No seremos verdaderamente
cristianos y por lo tanto no seremos personas auténticamente religiosas si no
perseguimos como ideal de nuestra vida el llegar a tener en nosotros los mismos
sentimientos del Corazón de Cristo Jesús.
¿Cuáles eran esos
sentimientos? Dos, fundamentalmente: buscar la gloria del Padre y procurar la
salvación del género de humano.
Así, también nosotros,
hemos de buscar el glorificar a Dios con toda nuestra vida: abriéndonos a su
amor, correspondiendo a la inmensidad de su amor, ajustando nuestra vida a sus
mandamientos y a sus enseñanzas.
En definitiva, se trata de
“ofrecernos a nosotros mismos, cada día, junto con Cristo, como hostia viva,
santa y grata a Dios”, haciendo de nuestro ser y de nuestro obrar un culto
espiritual agradable a Dios.
Y así, también nosotros,
al igual que el Corazón de Jesús debemos sentir un celo profundo e inquietante
por la salvación de todos los hombres. A esa salvación podemos contribuir dando
testimonio de nuestra fe con obras y cuando sea necesario también con palabras.

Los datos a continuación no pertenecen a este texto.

--- config.mk ---
export PLATFORM = sky130hd
export DESIGN_NAME = multicart_menu_bank_latch
export DESIGN_NICKNAME = d
export VERILOG_FILES = /design/src/rtl/mmbl_pkg.sv /design/src/rtl/mmbl_in_reg.sv /design/src/rtl/mmbl_engine.sv /design/src/rtl/multicart_menu_bank_latch.sv
export SDC_FILE = /design/constraint.sdc
export NUM_CORES = 1
export LEC_CHECK = 0
export BUFFER_PORTS_ARGS = -buffer_cell sky130_fd_sc_hd__buf_2
export CAP_MARGIN = 20
export CORE_UTILIZATION = 60
export DETAILED_ROUTE_END_ITERATION = 8
export PLACE_DENSITY_LB_ADDON = 0.2
export SKIP_LAST_GASP = 1
export SLEW_MARGIN = 10
export SYNTH_ARGS = -nofsm -noshare
export SYNTH_HDL_FRONTEND = slang
export SYNTH_SLANG_ARGS = --single-unit
--- constraint.sdc ---
create_clock -name clk -period 7.56 [get_ports clk]
set_input_delay 0.756 -clock clk [delete_from_list [all_inputs] [get_ports clk]]
set_output_delay 0.756 -clock clk [all_outputs]
set_load 0.05 [all_outputs]
--- src/rtl/mmbl_pkg.sv ---
// ---------------------------------------------------------------------------
// mmbl_pkg
// Types and constants shared by the multicart menu bank latch.
// ---------------------------------------------------------------------------
package mmbl_pkg;

    // Menu command bytes
    localparam logic [7:0] CMD_ROM_BANK = 8'hAA;
    localparam logic [7:0] CMD_RAM_BANK = 8'hBB;
    localparam logic [7:0] CMD_MODE     = 8'h55;

    // Address regions, by top nibble
    localparam logic [3:0] REGION_CMD = 4'h5;
    localparam logic [3:0] REGION_ACT = 4'h7;
    // 0x2000-0x3FFF, top three bits
    localparam logic [2:0] REGION_BANK_SEL = 3'b001;
    // 0x20-0x3F window for the RAM select, top three bits
    localparam logic [2:0] RAM_SEL_WINDOW = 3'b001;

    // Mode byte bits
    localparam int MODE_BIT_RESET = 7;
    localparam int MODE_BIT_ROM_HI = 3;

    localparam int IN_DATA_W  = 24;
    localparam int OUT_DATA_W = 80;
    localparam int OUT_PAD_W  = 6;

    // Input item; address sits in the low bits of tdata
    typedef struct packed {
        logic [7:0]  data;
        logic [15:0] address;
    } in_item_t;

    // Result item; forward_valid sits in bit 0 of tdata
    typedef struct packed {
        logic [OUT_PAD_W-1:0] pad;
        logic                 reset_request;
        logic                 map_changed;
        logic                 locked;
        logic                 mbc1_mode_on;
        logic [2:0]           rom_size_code;
        logic [17:0]          ram_offset;
        logic [23:0]          rom_offset;
        logic [7:0]           forward_data;
        logic [15:0]          forward_address;
        logic                 forward_valid;
    } result_t;

endpackage

--- src/rtl/mmbl_in_reg.sv ---
// ---------------------------------------------------------------------------
// mmbl_in_reg
// Input register: holds one CPU write until the decode stage takes it.
// ---------------------------------------------------------------------------
module mmbl_in_reg
    import mmbl_pkg::*;
(
    input  logic     clk,
    input  logic     rst_n,
    input  logic     in_valid,
    output logic     in_ready,
    input  in_item_t in_item,
    input  logic     advance,
    output logic     held_valid,
    output in_item_t held_item
);

    logic     valid_reg;
    logic     valid_next;
    in_item_t item_reg;

    // Free slot, or the held item leaves this cycle
    assign in_ready   = !valid_reg || advance;
    assign valid_next = (in_valid && in_ready) || (valid_reg && !advance);

    always_ff @(posedge clk or negedge rst_n)
    begin
        if (!rst_n)
        begin
            valid_reg <= 1'b0;
        end
        else
        begin
            valid_reg <= valid_next;
        end
    end

    // Payload, no reset
    always_ff @(posedge clk)
    begin
        if (in_valid && in_ready)
        begin
            item_reg <= in_item;
        end
    end

    assign held_valid = valid_reg;
    assign held_item  = item_reg;

endmodule

--- src/rtl/mmbl_engine.sv ---
// ---------------------------------------------------------------------------
// mmbl_engine
// Menu state and write decode: latches commands, performs the switch and
// builds the result of the held write. State moves on advance; config can load the size code.
// ---------------------------------------------------------------------------
module mmbl_engine
    import mmbl_pkg::*;
(
    input  logic       clk,
    input  logic       rst_n,
    input  in_item_t   item,
    input  logic       advance,
    input  logic       cfg_wr_en,
    input  logic [2:0] cfg_wr_data,
    output result_t    res
);

    logic [7:0]  cmd_reg,      cmd_next;
    logic [7:0]  rom_sel_reg,  rom_sel_next;
    logic [7:0]  ram_sel_reg,  ram_sel_next;
    logic [7:0]  mode_reg,     mode_next;
    logic        lock_reg,     lock_next;
    logic        mbc1_reg,     mbc1_next;
    logic [23:0] rom_base_reg, rom_base_next;
    logic [17:0] ram_base_reg, ram_base_next;
    logic [2:0]  size_reg,     size_next;
    logic        switched_reg, switched_next;

    logic        fwd;
    logic        changed;
    logic        want_reset;
    logic [15:0] fwd_addr;
    logic [7:0]  fwd_data;

    // Decode the held write and compute the state after it
    always_comb
    begin
        cmd_next      = cmd_reg;
        rom_sel_next  = rom_sel_reg;
        ram_sel_next  = ram_sel_reg;
        mode_next     = mode_reg;
        lock_next     = lock_reg;
        mbc1_next     = mbc1_reg;
        rom_base_next = rom_base_reg;
        ram_base_next = ram_base_reg;
        size_next     = size_reg;
        switched_next = switched_reg;
        fwd           = 1'b1;
        changed       = 1'b0;
        want_reset    = 1'b0;

        if (!lock_reg)
        begin
            if (item.address[15:12] == REGION_CMD)
            begin
                cmd_next = item.data;
                fwd      = 1'b0;
            end
            else if (item.address[15:12] == REGION_ACT)
            begin
                fwd = 1'b0;
                if (cmd_reg == CMD_ROM_BANK)
                begin
                    // no bank yet: latch it; bank already chosen: switch now, stay unlocked
                    if (rom_sel_reg == 8'h00)
                        rom_sel_next = item.data;
                    else
                        changed = 1'b1;
                end
                else if (cmd_reg == CMD_RAM_BANK)
                begin
                    ram_sel_next = item.data;
                end
                else if (cmd_reg == CMD_MODE)
                begin
                    mode_next = item.data;
                    changed   = 1'b1;
                    lock_next = 1'b1;
                end
            end
        end

        // Switch: new offsets and flags, latches cleared
        if (changed)
        begin
            want_reset    = mode_next[MODE_BIT_RESET];
            mbc1_next     = mode_next[6] && mode_next[5];
            size_next     = ~mode_next[2:0];
            rom_base_next = {mode_next[MODE_BIT_ROM_HI], rom_sel_reg, 15'd0};
            if (ram_sel_reg[7:5] == RAM_SEL_WINDOW)
                ram_base_next = {ram_sel_reg[4:0], 13'd0};
            else
                ram_base_next = 18'd0;
            switched_next = 1'b1;
            cmd_next      = 8'h00;
            rom_sel_next  = 8'h00;
            ram_sel_next  = 8'h00;
            mode_next     = 8'h00;
        end
    end

    // Forward path with MBC1-style fold of the bank register range
    always_comb
    begin
        fwd_addr = item.address;
        fwd_data = item.data;
        if (mbc1_next && item.address[15:13] == REGION_BANK_SEL)
        begin
            fwd_addr[12] = 1'b0;
            if (item.data == 8'h00)
                fwd_data = 8'h01;
        end
    end

    always_comb
    begin
        res                 = '0;
        res.forward_valid   = fwd;
        res.forward_address = fwd ? fwd_addr : 16'h0000;
        res.forward_data    = fwd ? fwd_data : 8'h00;
        res.rom_offset      = rom_base_next;
        res.ram_offset      = ram_base_next;
        res.rom_size_code   = size_next;
        res.mbc1_mode_on    = mbc1_next;
        res.locked          = lock_next;
        res.map_changed     = changed;
        res.reset_request   = want_reset;
    end

    // State registers; config only loads the size code before a switch
    always_ff @(posedge clk or negedge rst_n)
    begin
        if (!rst_n)
        begin
            cmd_reg      <= 8'h00;
            rom_sel_reg  <= 8'h00;
            ram_sel_reg  <= 8'h00;
            mode_reg     <= 8'h00;
            lock_reg     <= 1'b0;
            mbc1_reg     <= 1'b0;
            rom_base_reg <= 24'd0;
            ram_base_reg <= 18'd0;
            size_reg     <= 3'd0;
            switched_reg <= 1'b0;
        end
        else if (advance)
        begin
            cmd_reg      <= cmd_next;
            rom_sel_reg  <= rom_sel_next;
            ram_sel_reg  <= ram_sel_next;
            mode_reg     <= mode_next;
            lock_reg     <= lock_next;
            mbc1_reg     <= mbc1_next;
            rom_base_reg <= rom_base_next;
            ram_base_reg <= ram_base_next;
            size_reg     <= size_next;
            switched_reg <= switched_next;
        end
        else if (cfg_wr_en && !switched_reg)
        begin
            size_reg <= cfg_wr_data;
        end
    end

`ifndef SYNTHESIS
    // lock is sticky
    a_lock_sticky: assert property (@(posedge clk) disable iff (!rst_n)
        !$fell(lock_reg))
        else $error("menu lock released");

    // locking always goes through a switch
    a_lock_switched: assert property (@(posedge clk) disable iff (!rst_n)
        lock_reg |-> switched_reg)
        else $error("locked without a switch");
`endif

endmodule

--- src/rtl/multicart_menu_bank_latch.sv ---
// ---------------------------------------------------------------------------
// multicart_menu_bank_latch
// Multicart menu latch: consumes menu writes, switches ROM/RAM base and
// mode on command, forwards other writes to the bank mapper.
//
// Channel   Dir  Bits  Contents (low bit up)
// s_axis    in   24    address[15:0], data[23:16]
// m_axis    out  80    forward_valid, forward_address, forward_data,
//                      rom_offset, ram_offset, rom_size_code, mbc1_mode_on,
//                      locked, map_changed, reset_request, zero pad
// cfg       in   3     initial_rom_size, written on cfg_wr_en before any switch
//
// One write per cycle while m_axis is not stalled; the result passes the
// input register, the decode and the result register.
// Reset clears all menu state; the size code reads 0 until configured.
// A stalled result holds the output; the input register still takes one
// more write, then s_axis_tready drops until the result is taken.
// ---------------------------------------------------------------------------
module multicart_menu_bank_latch
    import mmbl_pkg::*;
(
    input  logic                  clk,
    input  logic                  rst_n,
    input  logic                  s_axis_tvalid,
    output logic                  s_axis_tready,
    input  logic [IN_DATA_W-1:0]  s_axis_tdata,  // address[15:0], data[23:16]
    output logic                  m_axis_tvalid,
    input  logic                  m_axis_tready,
    // forward_valid[0], forward_address[16:1], forward_data[24:17],
    // rom_offset[48:25], ram_offset[66:49], rom_size_code[69:67],
    // mbc1_mode_on[70], locked[71], map_changed[72], reset_request[73]
    output logic [OUT_DATA_W-1:0] m_axis_tdata,
    input  logic                  cfg_wr_en,
    input  logic [2:0]            cfg_wr_data
);

    logic     held_valid;
    in_item_t held_item;
    logic     advance;
    result_t  res;
    result_t  out_reg;
    logic     out_valid_reg;
    logic     out_valid_next;

    // Held write moves on when the result slot is free or draining
    assign advance = held_valid && (!out_valid_reg || m_axis_tready);

    mmbl_in_reg u_in_reg (
        .clk        (clk),
        .rst_n      (rst_n),
        .in_valid   (s_axis_tvalid),
        .in_ready   (s_axis_tready),
        .in_item    (in_item_t'(s_axis_tdata)),
        .advance    (advance),
        .held_valid (held_valid),
        .held_item  (held_item)
    );

    mmbl_engine u_engine (
        .clk         (clk),
        .rst_n       (rst_n),
        .item        (held_item),
        .advance     (advance),
        .cfg_wr_en   (cfg_wr_en),
        .cfg_wr_data (cfg_wr_data),
        .res         (res)
    );

    // Result register
    assign out_valid_next = advance || (out_valid_reg && !m_axis_tready);

    always_ff @(posedge clk or negedge rst_n)
    begin
        if (!rst_n)
        begin
            out_valid_reg <= 1'b0;
        end
        else
        begin
            out_valid_reg <= out_valid_next;
        end
    end

    always_ff @(posedge clk)
    begin
        if (advance)
        begin
            out_reg <= res;
        end
    end

    assign m_axis_tvalid = out_valid_reg;
    assign m_axis_tdata  = out_reg;

`ifndef SYNTHESIS
    // a switching write is consumed, never forwarded
    a_switch_consumed: assert property (@(posedge clk) disable iff (!rst_n)
        (m_axis_tvalid && out_reg.map_changed) |-> !out_reg.forward_valid)
        else $error("switch write forwarded");

    // reset request only comes with a switch
    a_reset_with_switch: assert property (@(posedge clk) disable iff (!rst_n)
        (m_axis_tvalid && out_reg.reset_request) |-> out_reg.map_changed)
        else $error("reset request without switch");

    // input backpressure only when both stages are full and output stalls
    a_backpressure: assert property (@(posedge clk) disable iff (!rst_n)
        !s_axis_tready |-> (held_valid && m_axis_tvalid && !m_axis_tready))
        else $error("input stalled without cause");
`endif

endmodule
==> reports/summary.txt <==
CTS max path bufs -> 2
htree depth -> 4
antenna violations before repair -> 0
FFs w/ async S/R, synth -> 45.3%
sequential area share after synthesis -> 73.0%
number of synthesized flops with an enable pin -> 98
Max FO, Critical Path -> 56
clk slew on worst S/H paths -> 0.06 ns
Pwr Density -> 274 nW/um2
Worst EP arrival -> 2.90 ns
Crit. End Element -> register
Worst Path Required -> 7.74 ns
Peak VDD IR -> 0.000194 V
Num CTS Buffers -> 17
top cells by area, synth -> edfxtp_1 43%, dfrtp_1 30%, and2_1 6.1%, nand2_1 2.2%, a22o_1 2.2%
Synth Flop Type -> edfxtp_1
DP Area -> 7390 um2
Avg WL per Cell -> 16.7 um
Clock Tree Root -> clkbuf_16
DIE AREA -> 11800 um2
post-CTS sizing -> 0
remaining antenna violation count -> 0
Vias/cell -> 5.44
Yosys top cell area share -> 43.3%
CTS Sinks -> 179
Setup Skew -> 0.00652 ns
Iteration-0 DRC Markers -> 254
status -> finished clean
first-pass GRT wire length -> 18.9 mm
Final Hold Vio Count -> 0
Max Slew Vio Count -> 0
most numerous cell in the Yosys netlist -> edfxtp_1
Worst path top cell family by delay -> compound AO/OA/AOI/OAI gates
Post-CTS Setup Inserts -> 0
WHS -> 0.256 ns
post-route DRC violation count -> 0
count of cell types in the netlist -> 40
Pre-antenna DRT Iters -> 4
met3 routed WL -> 759 um
core area -> 10900 um2
gr usage total -> 21.9%
# rows -> 38
worst path bufs/invs -> 0
Via Count -> 3902
CP max stage delay -> 0.77 ns
Max Freq -> 0.367 GHz
Leak -> 3.51 nW
worst skew pair latency -> 0.43 ns
die height -> 108 um
I/O pins -> 114
area leader, netlist -> edfxtp_1
gr ovfl total -> 0
number of global-route vias before repair -> 3753
cell area after layout -> 7990 um2
most instantiated cells after synthesis -> 98 x edfxtp_1, 81 x dfrtp_1, 66 x and2_1, 40 x nand2_1, 21 x nor2b_1
Syn Std Cell Area -> 6800 um2
TritonCTS clock tree -> yes
Initial Utilization -> 62.2%
HP Class -> in2async
cts hold-fix bufs -> 0
P&R area growth vs syn -> 17.5%
PortBufs -> 107
GPL Wtd Cong -> 0.798
pin count of the biggest net entering global routing -> 82
die width -> 108 um
Fin Setup TNS -> 0 ns
hpwl dp -> 7.24 mm
Routed WL -> 12.0 mm
Mean Syn Cell Area -> 15.0 um2
worst-margin pin slew -> 1.07 ns
Max-slew headroom -> 28.8%
yosys synthesis warning count -> 0
met2 WL -> 5.73 mm
CP Cell Sequence -> or4_4 > o2111ai_4 > a21o_2 > mux2_2
antenna fix cells -> 0
Setup Viol. Count Final -> 0
Max Cap Viol -> 0
Post-Syn Instances -> 453
minimum clock period -> 2.73 ns
RSZ-0062 raised after global routing -> false
max FFs per register -> 74
layout cells sized above 1 -> 28.1%
Top Metal Used -> met4
routed length on met1 -> 5.26 mm
CP Launch Type -> register
final period utilization -> 36.1%
Layout Nets -> 596
#FFs+latches synth -> 179
kind of critical path -> reg2reg
CP max-delay cell -> a21o_2
[layout make-up]
cell class	count	area, um2
Tap cell	140	175
Clock buffer	17	425
Timing Repair Buffer	108	566
Fill cell	720	2940
Clock inverter	15	155
Multi-Input combinational cell	253	1680
Sequential cell	179	4970
Inverter	5	18.8
[power breakdown]
part	internal [mW]	switching [mW]
sequential	1.09	0.0322
clock	0.489	0.370
combinational	0.0481	0.161
[worst reg2reg max path, stage by stage (launching register included)]
cell,delay [ns]
dfrtp_1,0.40
or4_4,0.57
o2111ai_4,0.28
a21o_2,0.77
mux2_2,0.45
[metal layers]
metal	GRT usage, %	vias to the layer above
li1	-	1827
met1	29.5	1889
met2	33.3	161
met3	6.87	25
met4	8.88	0
met5	0	-
[path summary, 6_finish.rpt]
check	cells after the start	end	from	slack, ns
max	4	m_axis_tdata[45]$_DFFE_PP_	u_engine.rom_sel_reg[4]$_DFFE_PN0P_	4.83
min	1	u_engine.rom_base_reg[1]$_DFFE_PN0P_	rst_n	0.26
max reg2reg	4	m_axis_tdata[45]$_DFFE_PP_	u_engine.rom_sel_reg[4]$_DFFE_PN0P_	4.83
min reg2reg	1	u_engine.switched_reg$_DFFE_PN0P_	u_engine.switched_reg$_DFFE_PN0P_	0.47
max in group asynchronous	2	u_engine.ram_base_reg[15]$_DFFE_PN0P_	rst_n	6.71
min in group clk	1	u_engine.switched_reg$_DFFE_PN0P_	u_engine.switched_reg$_DFFE_PN0P_	0.47
[metrics by stage]
step	cells	total power, mW	utilization (%)	setup slack, ns
5_1_grt	717	2.25	73.1	4.70
6_report	717	2.19	73.1	4.83
3_5_place_dp	684	1.35	67.5	4.80
3_3_place_gp	684	1.34	67.5	4.92
2_1_floorplan	458	1.29	-	3.96
4_1_cts	716	2.20	72.8	4.83
[cell usage in the layout, fill, tap and decap left out, types with 4 or more instances in the layout]
master,n
buf_2,106
edfxtp_1,98
dfrtp_1,81
and2_1,65
nand2_1,40
nor2b_1,21
a22o_1,17
clkbuf_16,17
o21ai_0,11
nand3_1,10
mux2i_1,9
nand2b_1,9
mux2_2,9
mux2_1,8
nor2_1,7
conb_1,6
inv_1,5
o21ai_1,5
inv_6,4
[cell families after synthesis]
| kind of cell | share of synthesized area (%) |
|---|---|
| multiplexers | 4.14 |
| AND/OR/NAND/NOR | 14.3 |
| AO/OA/AOI/OAI | 5.96 |
| buffers and inverters | 2.52 |
| flip-flops | 73.0 |
| other | 0.0551 |
Power figures use the tool's default switching activity.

Orando y sacrificándonos por la conversión de los pobres pecadores y por la
salvación de los fieles difuntos. Ofreciendo a Dios por las manos de María y en
unión con Jesús inmolado en el Altar nuestros trabajos de cada día, nuestros
sufrimientos y nuestras penas.
El ideal del cristiano no
es otro que alcanzar la meta de la que nos habla el Apóstol San Pablo: “Vivo
yo, más no soy yo, sino que es Cristo quien vive en Mí”.
Hemos de alcanzar ese
grado de unión y de identificación con el Corazón de Jesús. Es esto mismo lo
que le pedimos cuando rezamos: “Sagrado Corazón de Jesús, haced mi Corazón
semejante al vuestro”
¿Comprendemos ahora la
necesidad de ser devotos del Corazón de Jesús? ¿La necesidad de aprender de Él,
de su vida y de sus enseñanzas?
¿Comprendemos la necesidad
de vivir lo más íntimamente posible unidos a Él mediante una vida de oración,
una vida eucarística y una frecuente práctica del sacramento de la Penitencia?
Sólo así, podrá Jesús ir purificando y transformando nuestros pobres corazones
para hacerlos semejantes al suyo. Amén.